→ Extracted data entries
--- src/rtl/multicycle_ctrl_pkg.sv ---
// ---------------------------------------------------------------------------
// ctrl_pkg
// Shared definitions for the multicycle ARM-subset control unit: the main
// FSM state encoding, the ResultSrc mux codes and the ALU operand select
// codes used by the datapath.
// Ports: none (package).
// ---------------------------------------------------------------------------
package ctrl_pkg;

  // Main controller states. The numeric values are visible on the debug
  // State port, so they are fixed here rather than left to the tools.
  typedef enum logic [3:0] {
    FETCH    = 4'd0,
    DECODE   = 4'd1,
    MEMADR   = 4'd2,
    MEMRD    = 4'd3,
    MEMWB    = 4'd4,
    MEMWR    = 4'd5,
    EXECUTER = 4'd6,
    EXECUTEI = 4'd7,
    ALUWB    = 4'd8,
    BRANCH   = 4'd9,
    FPUEXEC  = 4'd10,
    FPUWAIT  = 4'd11,
    FPUWB    = 4'd12
  } state_t;

  // ResultSrc codes.
  localparam logic [1:0] RES_ALUOUT = 2'b00;
  localparam logic [1:0] RES_DATA   = 2'b01;
  localparam logic [1:0] RES_ALU    = 2'b10;
  localparam logic [1:0] RES_FPU    = 2'b11;

  // ALUSrcA codes: register operand, program counter, registered ALU result.
  localparam logic [1:0] SRCA_REG    = 2'b00;
  localparam logic [1:0] SRCA_PC     = 2'b01;
  localparam logic [1:0] SRCA_ALUOUT = 2'b10;

  // ALUSrcB codes: register operand, extended immediate, constant four.
  localparam logic [1:0] SRCB_REG  = 2'b00;
  localparam logic [1:0] SRCB_IMM  = 2'b01;
  localparam logic [1:0] SRCB_FOUR = 2'b10;

endpackage

--- src/rtl/multicycle_ctrl_if.sv ---
// ---------------------------------------------------------------------------
// multicycle_ctrl_if
// Bundles the controller <-> datapath/FPU signals.
//   master : the controller (consumes Op/Funct/FPUDone, drives strobes)
//   slave  : the datapath side (drives Op/Funct/FPUDone, consumes strobes)
// Signals: Op[1:0], Funct[5:0], FPUDone, IRWrite, NextPC, RegW, MemW, Branch,
//          ALUOp, AdrSrc, ALUSrcA[1:0], ALUSrcB[1:0], ResultSrc[1:0],
//          ResSrc, FPUStart, FPUErr, State[3:0].
// ---------------------------------------------------------------------------
interface multicycle_ctrl_if;
  logic [1:0] Op;
  logic [5:0] Funct;
  logic       FPUDone;
  logic       IRWrite;
  logic       NextPC;
  logic       RegW;
  logic       MemW;
  logic       Branch;
  logic       ALUOp;
  logic       AdrSrc;
  logic [1:0] ALUSrcA;
  logic [1:0] ALUSrcB;
  logic [1:0] ResultSrc;
  logic       ResSrc;
  logic       FPUStart;
  logic       FPUErr;
  logic [3:0] State;

  modport master (
    input  Op, Funct, FPUDone,
    output IRWrite, NextPC, RegW, MemW, Branch, ALUOp, AdrSrc,
           ALUSrcA, ALUSrcB, ResultSrc, ResSrc, FPUStart, FPUErr, State
  );

  modport slave (
    output Op, Funct, FPUDone,
    input  IRWrite, NextPC, RegW, MemW, Branch, ALUOp, AdrSrc,
           ALUSrcA, ALUSrcB, ResultSrc, ResSrc, FPUStart, FPUErr, State
  );
endinterface

--- src/rtl/multicycle_ctrl_fpu_timer.sv ---
// ---------------------------------------------------------------------------
// fpu_timer
// Watchdog counter for the FPU wait state.
// Ports:
//   clk     in  system clock, rising edge
//   reset   in  asynchronous, active-low reset
//   clr     in  clear the count (controller is not waiting on the FPU)
//   inc     in  advance the count by one
//   expired out count has reached FPU_TIMEOUT-1
// ---------------------------------------------------------------------------
module fpu_timer #(
  parameter int FPU_TIMEOUT = 15
) (
  input  logic clk,
  input  logic reset,
  input  logic clr,
  input  logic inc,
  output logic expired
);

  localparam int W = $clog2(FPU_TIMEOUT + 1);
  localparam logic [W-1:0] LIMIT = W'(FPU_TIMEOUT - 1);

  logic [W-1:0] count;

  // Count saturates at the limit so it can never wrap back to zero.
  always_ff @(posedge clk or negedge reset) begin
    if (!reset) begin
      count <= '0;
    end else if (clr) begin
      count <= '0;
    end else if (inc && !expired) begin
      count <= count + 1'b1;
    end
  end

  assign expired = (count == LIMIT);

endmodule

--- src/rtl/multicycle_ctrl.sv ---
// ---------------------------------------------------------------------------
// multicycle_ctrl
// Main control FSM of the multicycle ARM-subset core with a multi-cycle FPU.
// Sequences fetch/decode/memory/ALU/branch/FPU instructions and drives the
// datapath selects and raw write strobes (gated later by the condition
// logic). Runs the FPU start/done handshake with a watchdog timeout.
// Ports:
//   clk    in  system clock, rising edge
//   reset  in  asynchronous, active-low reset; forces every output to 0
//   bus    master modport of multicycle_ctrl_if (Op/Funct/FPUDone in,
//          strobes, selects, FPUStart, sticky FPUErr and debug State out)
// ---------------------------------------------------------------------------
module multicycle_ctrl
  import ctrl_pkg::*;
#(
  parameter int FPU_TIMEOUT = 15
) (
  input  logic              clk,
  input  logic              reset,
  multicycle_ctrl_if.master bus
);

  state_t state;
  state_t nextState;
  logic   timerExpired;
  logic   fpuTimeout;
  logic   fpuErr;

  // A done pulse on the limit cycle takes priority over the timeout.
  assign fpuTimeout = (state == FPUWAIT) && !bus.FPUDone && timerExpired;

  fpu_timer #(.FPU_TIMEOUT(FPU_TIMEOUT)) u_timer (
    .clk     (clk),
    .reset   (reset),
    .clr     (state != FPUWAIT),
    .inc     ((state == FPUWAIT) && !bus.FPUDone),
    .expired (timerExpired)
  );

  always_ff @(posedge clk or negedge reset) begin
    if (!reset) begin
      state <= FETCH;
    end else begin
      state <= nextState;
    end
  end

  always_ff @(posedge clk or negedge reset) begin
    if (!reset) begin
      fpuErr <= 1'b0;
    end else if (fpuTimeout) begin
      fpuErr <= 1'b1;
    end
  end

  // Next-state logic; unused encodings fall back to FETCH.
  always_comb begin
    nextState = FETCH;
    case (state)
      FETCH:    nextState = DECODE;
      DECODE: begin
        case (bus.Op)
          2'b00:   nextState = bus.Funct[5] ? EXECUTEI : EXECUTER;
          2'b01:   nextState = MEMADR;
          2'b10:   nextState = BRANCH;
          default: nextState = FPUEXEC;
        endcase
      end
      MEMADR:   nextState = bus.Funct[0] ? MEMRD : MEMWR;
      MEMRD:    nextState = MEMWB;
      EXECUTER: nextState = ALUWB;
      EXECUTEI: nextState = ALUWB;
      FPUEXEC:  nextState = bus.FPUDone ? FPUWB : FPUWAIT;
      FPUWAIT: begin
        if (bus.FPUDone)       nextState = FPUWB;
        else if (timerExpired) nextState = FETCH;
        else                   nextState = FPUWAIT;
      end
      default:  nextState = FETCH;
    endcase
  end

  // Moore output decode. Reset overrides the decode combinationally so the
  // strobes drop the moment reset is asserted, not at the next edge.
  always_comb begin
    bus.IRWrite   = 1'b0;
    bus.NextPC    = 1'b0;
    bus.RegW      = 1'b0;
    bus.MemW      = 1'b0;
    bus.Branch    = 1'b0;
    bus.ALUOp     = 1'b0;
    bus.AdrSrc    = 1'b0;
    bus.ALUSrcA   = SRCA_REG;
    bus.ALUSrcB   = SRCB_REG;
    bus.ResultSrc = RES_ALUOUT;
    bus.ResSrc    = 1'b0;
    bus.FPUStart  = 1'b0;
    case (state)
      FETCH: begin
        bus.ALUSrcA   = SRCA_PC;
        bus.ALUSrcB   = SRCB_FOUR;
        bus.ResultSrc = RES_ALU;
        bus.IRWrite   = 1'b1;
        bus.NextPC    = 1'b1;
      end
      DECODE: begin
        bus.ALUSrcA   = SRCA_PC;
        bus.ALUSrcB   = SRCB_FOUR;
        bus.ResultSrc = RES_ALU;
      end
      MEMADR:   bus.ALUSrcB = SRCB_IMM;
      MEMRD:    bus.AdrSrc  = 1'b1;
      MEMWB: begin
        bus.ResultSrc = RES_DATA;
        bus.RegW      = 1'b1;
      end
      MEMWR: begin
        bus.AdrSrc = 1'b1;
        bus.MemW   = 1'b1;
      end
      EXECUTER: bus.ALUOp = 1'b1;
      EXECUTEI: begin
        bus.ALUSrcB = SRCB_IMM;
        bus.ALUOp   = 1'b1;
      end
      ALUWB:    bus.RegW = 1'b1;
      BRANCH: begin
        bus.ALUSrcA   = SRCA_ALUOUT;
        bus.ALUSrcB   = SRCB_IMM;
        bus.ResultSrc = RES_ALU;
        bus.Branch    = 1'b1;
      end
      FPUEXEC: begin
        bus.FPUStart = 1'b1;
        bus.ResSrc   = 1'b1;
      end
      FPUWAIT:  bus.ResSrc = 1'b1;
      FPUWB: begin
        bus.ResultSrc = RES_FPU;
        bus.ResSrc    = 1'b1;
        bus.RegW      = 1'b1;
      end
      default: ;
    endcase
    if (!reset) begin
      bus.IRWrite   = 1'b0;
      bus.NextPC    = 1'b0;
      bus.RegW      = 1'b0;
      bus.MemW      = 1'b0;
      bus.Branch    = 1'b0;
      bus.ALUOp     = 1'b0;
      bus.AdrSrc    = 1'b0;
      bus.ALUSrcA   = 2'b00;
      bus.ALUSrcB   = 2'b00;
      bus.ResultSrc = 2'b00;
      bus.ResSrc    = 1'b0;
      bus.FPUStart  = 1'b0;
    end
  end

  assign bus.FPUErr = fpuErr;
  assign bus.State  = state;

endmodule

--- src/flat_wrapper.sv ---
// flat-port wrapper written by rule: the top's interface ports become plain ports
module multicycle_ctrl_flat import ctrl_pkg::*;
#(
  parameter int FPU_TIMEOUT = 15
)
  (clk, reset, bus_Op, bus_Funct, bus_FPUDone, bus_IRWrite, bus_NextPC, bus_RegW, bus_MemW, bus_Branch, bus_ALUOp, bus_AdrSrc, bus_ALUSrcA, bus_ALUSrcB, bus_ResultSrc, bus_ResSrc, bus_FPUStart, bus_FPUErr, bus_State);
  multicycle_ctrl_if bus_i ();
  input  logic clk;
  input  logic reset;
  input wire logic [$bits(bus_i.Op)-1:0] bus_Op;
  input wire logic [$bits(bus_i.Funct)-1:0] bus_Funct;
  input wire logic [$bits(bus_i.FPUDone)-1:0] bus_FPUDone;
  output wire logic [$bits(bus_i.IRWrite)-1:0] bus_IRWrite;
  output wire logic [$bits(bus_i.NextPC)-1:0] bus_NextPC;
  output wire logic [$bits(bus_i.RegW)-1:0] bus_RegW;
  output wire logic [$bits(bus_i.MemW)-1:0] bus_MemW;
  output wire logic [$bits(bus_i.Branch)-1:0] bus_Branch;
  output wire logic [$bits(bus_i.ALUOp)-1:0] bus_ALUOp;
  output wire logic [$bits(bus_i.AdrSrc)-1:0] bus_AdrSrc;
  output wire logic [$bits(bus_i.ALUSrcA)-1:0] bus_ALUSrcA;
  output wire logic [$bits(bus_i.ALUSrcB)-1:0] bus_ALUSrcB;
  output wire logic [$bits(bus_i.ResultSrc)-1:0] bus_ResultSrc;
  output wire logic [$bits(bus_i.ResSrc)-1:0] bus_ResSrc;
  output wire logic [$bits(bus_i.FPUStart)-1:0] bus_FPUStart;
  output wire logic [$bits(bus_i.FPUErr)-1:0] bus_FPUErr;
  output wire logic [$bits(bus_i.State)-1:0] bus_State;
  assign bus_i.Op = bus_Op;
  assign bus_i.Funct = bus_Funct;
  assign bus_i.FPUDone = bus_FPUDone;
  assign bus_IRWrite = bus_i.IRWrite;
  assign bus_NextPC = bus_i.NextPC;
  assign bus_RegW = bus_i.RegW;
  assign bus_MemW = bus_i.MemW;
  assign bus_Branch = bus_i.Branch;
  assign bus_ALUOp = bus_i.ALUOp;
  assign bus_AdrSrc = bus_i.AdrSrc;
  assign bus_ALUSrcA = bus_i.ALUSrcA;
  assign bus_ALUSrcB = bus_i.ALUSrcB;
  assign bus_ResultSrc = bus_i.ResultSrc;
  assign bus_ResSrc = bus_i.ResSrc;
  assign bus_FPUStart = bus_i.FPUStart;
  assign bus_FPUErr = bus_i.FPUErr;
  assign bus_State = bus_i.State;
  multicycle_ctrl #(.FPU_TIMEOUT(FPU_TIMEOUT)) u_core (.clk(clk), .reset(reset), .bus(bus_i));
endmodule
--- config.mk ---
export PLATFORM = sky130hd
export DESIGN_NAME = multicycle_ctrl_flat
export DESIGN_NICKNAME = d
export VERILOG_FILES = /design/src/rtl/multicycle_ctrl_pkg.sv /design/src/rtl/multicycle_ctrl_if.sv /design/src/rtl/multicycle_ctrl_fpu_timer.sv /design/src/rtl/multicycle_ctrl.sv /design/src/flat_wrapper.sv
export SDC_FILE = /design/constraint.sdc
export NUM_CORES = 1
export LEC_CHECK = 0
export BUFFER_PORTS_ARGS = -buffer_cell sky130_fd_sc_hd__buf_2
export CAP_MARGIN = 10
export CELL_PAD_IN_SITES_DETAIL_PLACEMENT = 0
export CELL_PAD_IN_SITES_GLOBAL_PLACEMENT = 1
export CORE_MARGIN = 2
export CORE_UTILIZATION = 35
export CTS_CLUSTER_SIZE = 14
export DETAILED_ROUTE_END_ITERATION = 8
export MAX_ROUTING_LAYER = met4
export PLACE_DENSITY = 0.94
export SYNTH_ARGS = -nofsm -noshare
export SYNTH_HDL_FRONTEND = slang
export SYNTH_SLANG_ARGS = --single-unit
--- constraint.sdc ---
create_clock -name clk -period 1.85 [get_ports clk]
set_input_delay 0.0925 -clock clk [delete_from_list [all_inputs] [get_ports clk]]
set_output_delay 0.0925 -clock clk [all_outputs]
set_load 0.01 [all_outputs]
=== Yosys cells after proc, flatten, opt, wreduce, memory -nomap -nowiden ===
Cells that the tools add are included.

* Register bits: 9
* Input bits: 11
* Output and inout bits: 20
* Logic and storage cells: 66

* Add/sub/neg operators: 1
* Equal/unequal tests: 16
* Muxes and demuxes: 31
* Reductions and logical operators: 15

{| class="wikitable"
|+ Operators by type and width
! operator !! number
|-
| $pmux W4 S7 || 1
|-
| $eq A4 B4 Y1 const B || 6
|-
| $mux W1 || 17
|-
| $eq A4 B3 Y1 const B || 4
|-
| $mux W4 || 4
|-
| $pmux W4 S3 || 1
|-
| $reduce_or A3 Y1 || 4
|-
| $eq A4 B2 Y1 const B || 2
|-
| $pmux W2 S2 || 2
|-
| $mux W2 || 3
|-
| $mux W3 || 2
|-
| $pmux W2 S3 || 1
|-
| $reduce_or A2 Y1 || 3
|-
| $add A4 B1 Y4 const B || 1
|-
| $eq A4 B1 Y1 const B || 1
|-
| $logic_not A4 Y1 || 1
|-
| $ne A4 B4 Y1 const B || 1
|-
| $logic_and A1 B1 Y1 || 3
|-
| $eq A2 B1 Y1 const B || 1
|-
| $eq A2 B2 Y1 const B || 1
|-
| $logic_not A1 Y1 || 2
|-
| $logic_not A2 Y1 || 1
|-
| $reduce_bool A2 Y1 || 1
|}

=== Logic depth before layout (Yosys ltp) ===
Gate-level depths: netlist (run 1).

* Depth after elaboration: 5
* Gate-level depth with buffers: 5
* Gate-level depth less buffers: 5

=== Modules after synthesis ===
Synthesis (run 1) repeated with hierarchy kept, for this count alone.

* Cells, all modules: 85
* Area, all modules: 711.9 µm²

{| class="wikitable"
|+ Modules (own cells, without submodules)
! module !! times used !! cells an instance !! area each (µm²)
|-
| multicycle_ctrl || 1 || 61 || 490.5
|-
| fpu_timer || 1 || 24 || 221.5
|}

=== Least setup slack after synthesis (run 1) ===
No wires, ideal clock.

* Kind: register to output
* Start: register u_core.state[1] (netlist: u_core.bus.State[1])
* End: output bus_NextPC
* Arrival time: 1.359 ns
* Data required time: 1.757 ns
* Path slack: 0.399 ns
* Cell stages (with the launch flop): 6
* Path buffers: 2
* Path through: dfrtp_1 -> buf_4 -> nor2_1 -> nand2_1 -> nor3_1 -> buf_4

* Word-level cells in the longest chain between the ends: 3

{| class="wikitable"
|+ Ends and longest elaborated chain
! what !! line !! text
|-
| from (decl) || multicycle_ctrl.sv:23 || <nowiki>state_t state;</nowiki>
|-
| from (signal assigned) || multicycle_ctrl.sv:44 || <nowiki>state <= nextState;</nowiki>
|-
| $logic_not A4 Y1 || - ||
|-
| $mux W1 (2 in series) || - ||
|-
| to (decl) || flat_wrapper.sv:14 || <nowiki>output wire logic [$bits(bus_i.NextPC)-1:0] bus_NextPC;</nowiki>
|}

No other way between the ends.

=== Final worst setup path (run 1) ===
* Start: register u_core.state[3] (netlist: u_core.bus.State[3])
* End: output bus_ALUSrcB[0]

* Word-level cells in the longest chain between the ends: 4

{| class="wikitable"
|+ Ends and longest elaborated chain
! what !! line !! text
|-
| $eq A4 B4 Y1 (tied with other cells) || multicycle_ctrl.sv:98 || <nowiki>case (state)</nowiki>
|-
| $reduce_or A3 Y1 (no line) or $reduce_or A2 Y1 (tied branches) || - ||
|-
| $pmux W2 S2 * || multicycle_ctrl.sv:98 ||
|-
| $mux W2 * || multicycle_ctrl.sv:145 || <nowiki>if (!reset) begin</nowiki>
|-
| to (decl) || flat_wrapper.sv:21 || <nowiki>output wire logic [$bits(bus_i.ALUSrcB)-1:0] bus_ALUSrcB;</nowiki>
|}

Mark *: on every way between the ends. The rest lies on a longest branch, timed or not.

==> results.json, run 1 <==
{
  "status": "finished, final reports clean",
  "syn_nets": 102,
  "grt_use_met3_pct": 1.23,
  "cp_slowest_cell": "dfrtp_1",
  "ant_nets": 0,
  "h-tree-depth": 1,
  "tightestPinTransition_ps": 502,
  "slew_headroom_pct": 66.5,
  "yosysWarnings": 0,
  "rsz0062_at_grt": "false",
  "hold_path_depth": 2,
  "max_freq_mhz": 600,
  "min_period_ps": 1670,
  "min_path_type": "in2reg",
  "first_global_vias": 625,
  "reg2regPathDepth": 3,
  "layout.nets": 127,
  "die_w_um": 49.3,
  "grt-ovfl-total": 0,
  "cp_num_cells": 4,
  "cts-buffers-inserted": 3,
  "grt_max_degree": 18,
  "vias_per_cell": 5.06,
  "grt_util_met2_pct": 23.0,
  "drive_gt1_share_pct": 27.4,
  "wl_per_cell_um": 11.3,
  "hpwl_um": 1150,
  "path_cells": "nor2b_1 -> a32oi_1 -> nor2b_1 -> buf_2",
  "grtUsageMet1_pct": 18.9,
  "power_density_nw_per_um2": 1170,
  "crit_path_max_incr_delay_ps": 660,
  "synth_area_um2": 719,
  "vias": 708,
  "worstSkewPairLatency_ps": 260,
  "grt_pass1_wl_um": 2780,
  "die_h_um": 49.3,
  "n_antenna_cell": 0,
  "yosysUniqueCellTypes": 33,
  "synthCells": 89,
  "cts_root_buf": "clkbuf_4",
  "drc": 0,
  "cp-end-kind": "output port",
  "seq_area_frac_synth_pct": 31.3,
  "crit_fanout": 17,
  "antenna_found_initial": 0,
  "required_ps": 1760,
  "cts-resized-gates": 0,
  "critPathKind": "reg2out",
  "cts_tree": "yes",
  "hold_viol": 0,
  "drt_iter0_drc": 19,
  "pin_count": 31,
  "wirelength_um": 1580,
  "postLayoutCellArea_um2": 877,
  "hold_buffers": 1,
  "drt-pass1-iter-count": 4,
  "port-buffer-count": 26,
  "critPathMostFrequentCell": "nor2b_1",
  "cp_top_family": "flip-flops",
  "gp_congestion": 0.719,
  "final-seq-area_um2": 225,
  "leakage_nw": 0.465,
  "synth_seq_cells": 9,
  "min_period_over_period_pct": 90.0,
  "postPlaceCellArea_um2": 841,
  "globalRouteTotalUtil_pct": 14.9,
  "rows": 16,
  "dieArea_um2": 2430,
  "path_buf_inv": 1,
  "multiInputGateArea_um2": 425,
  "clockBufferDepth": 2,
  "initial_core_util_pct": 37.0,
  "fin_worst_skew_ps": 1.60,
  "tns_ps": 0,
  "cts.sinks": 9,
  "avgSynthCellArea_um2": 8.08,
  "setup_viol_count_final": 0,
  "grt_busiest_layer": "met2",
  "irDropWorstVdd_mv": 0.503,
  "core_area_um2": 1940,
  "clk_transition_reported_paths_ps": 60,
  "syn2layout_area_growth_pct": 21.9,
  "maxCapViolCount": 0,
  "worstPathArrival_ps": 1570,
  "startpoint_type": "flop",
  "fill_cells": 191,
  "post-cts-setup-buffer-count": 0,
  "finalMaxSlewViolations": 0
}
==> cells in the final DEF (no fill, tap or decap), drive strengths merged, types with 3 or more instances in the layout <==
cell    count
a21oi       3
a31oi       3
and3        4
buf        26
clkbuf      4
dfrtp       9
inv         7
nand2       8
nand2b      5
nand3       3
nor2        7
nor2b       5
nor3        3
xnor2       3
==> Yosys cell counts <==
cell type  number  area, um^2
dfrtp_1         9         225
nand2_1         8        30.0
nor2_1          7        26.3
inv_1           6        22.5
nand2b_1        5        31.3
nor2b_1         5        31.3
and3_1          4        25.0
buf_2           4        20.0
a21oi_1         3        15.0
a31oi_1         3        18.8
buf_4           3        22.5
nand3_1         3        15.0
nor3_1          3        15.0
xnor2_1         3        26.3
and2_1          2        12.5
ha_1            2        25.0
nor3b_1         2        15.0
o31ai_1         2        15.0
a211o_1         1        8.76
a211oi_1        1        7.51
a21o_1          1        7.51
a32oi_1         1        8.76
and3b_1         1        8.76
inv_2           1        3.75
mux2i_1         1        10.0
nand3b_1        1        7.51
nand4b_1        1        8.76
nand4b_2        1        15.0
nor4b_1         1        8.76
o2111ai_1       1        8.76
o21bai_1        1        7.51
o311ai_1        1        8.76
or4_1           1        7.51
==> state kept, by name, indices dropped and copies added, names as in the netlist <==
signal	cells
u_core.bus.State	4
u_core.u_timer.count	4
u_core.bus.FPUErr	1
==> layer usage <==
metal | vias to the layer above | part of all wire (%) | wire (um)
met4 | 0 | 0.76 | 12
met2 | 16 | 48 | 758
met5 | - | 0 | 0
met3 | 2 | 3.5 | 56
met1 | 334 | 48 | 755
li1 | 356 | - | -
==> power breakdown <==
group | switching [W] | internal, W | leakage (nW) | total, W
clock network | 0.0000698 | 0.0000832 | 0.0150 | 0.000153
logic | 0.000252 | 0.000238 | 0.334 | 0.000490
registers | 0.000152 | 0.000233 | 0.116 | 0.000385
total | 0.000474 | 0.000554 | 0.465 | 0.00103
==> per-stage QoR <==
stage | setup slack (ps) | cells | total power, W | hold slack (ps) | utilization (%)
finish | 184 | 140 | 0.00103 | 107 | 45.2
global route | 41.8 | 140 | 0.00112 | 123 | 45.2
CTS | 175 | 140 | 0.00104 | 90.0 | 45.2
detailed placement | 438 | 135 | 0.000881 | -7.49 | 43.3
global placement | 449 | 135 | 0.000874 | -9.95 | 43.3
floorplan | 399 | 89 | 0.000742 | -203 | -
==> final timing paths <==
path	to	slack [ps]	startpoint
setup / recovery	bus_ALUSrcB[0]	180	u_core.bus.State[3]$_DFF_PN0_
min in group asynchronous	u_core.bus.State[2]$_DFF_PN0_	270	reset
setup reg to reg	u_core.bus.State[1]$_DFF_PN0_	430	u_core.bus.State[0]$_DFF_PN0_
max in group asynchronous	u_core.u_timer.count[1]$_DFFE_PN0P_	1360	reset
hold / removal	u_core.bus.FPUErr$_DFFE_PN0P_	110	bus_FPUDone
hold reg to reg	u_core.bus.FPUErr$_DFFE_PN0P_	460	u_core.bus.FPUErr$_DFFE_PN0P_
==> kinds of logic (layout without fill, tap and decap cells) <==
family,count (synthesis),after routing,share of synthesized area (%)
and+or+nand+nor,45,45,35.8
AOI/OAI and AO/OA,15,15,14.8
buffers and inverters,14,38,9.56
adders and majority gates,2,2,3.48
muxes,1,1,1.39
DFF,9,9,31.3
xor gates and xnor gates,3,3,3.65
==> area by class of cell <==
class	instances	share of cell area, %
Tap cell	27	3.85
Clock buffer	4	3.00
Multi-Input combinational cell	66	48.5
Sequential cell	9	25.7
Timing Repair Buffer	27	16.0
Inverter	7	3.00
==> worst register-to-register path, stage by stage (launching register included) <==
cell     delay [ps]
dfrtp_1         590
nor2b_1         370
a21oi_1         110
o31ai_1         240
(Power assumes the default switching activity.)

→ WHAT IS REQUIRED
Wherever the string "codes" is found in the entries, copy the line it sits in.

→ EXPECTED ANSWER
// FSM state encoding, the ResultSrc mux codes and the ALU operand select
// codes used by the datapath.
  // ResultSrc codes.
  // ALUSrcA codes: register operand, program counter, registered ALU result.
  // ALUSrcB codes: register operand, extended immediate, constant four.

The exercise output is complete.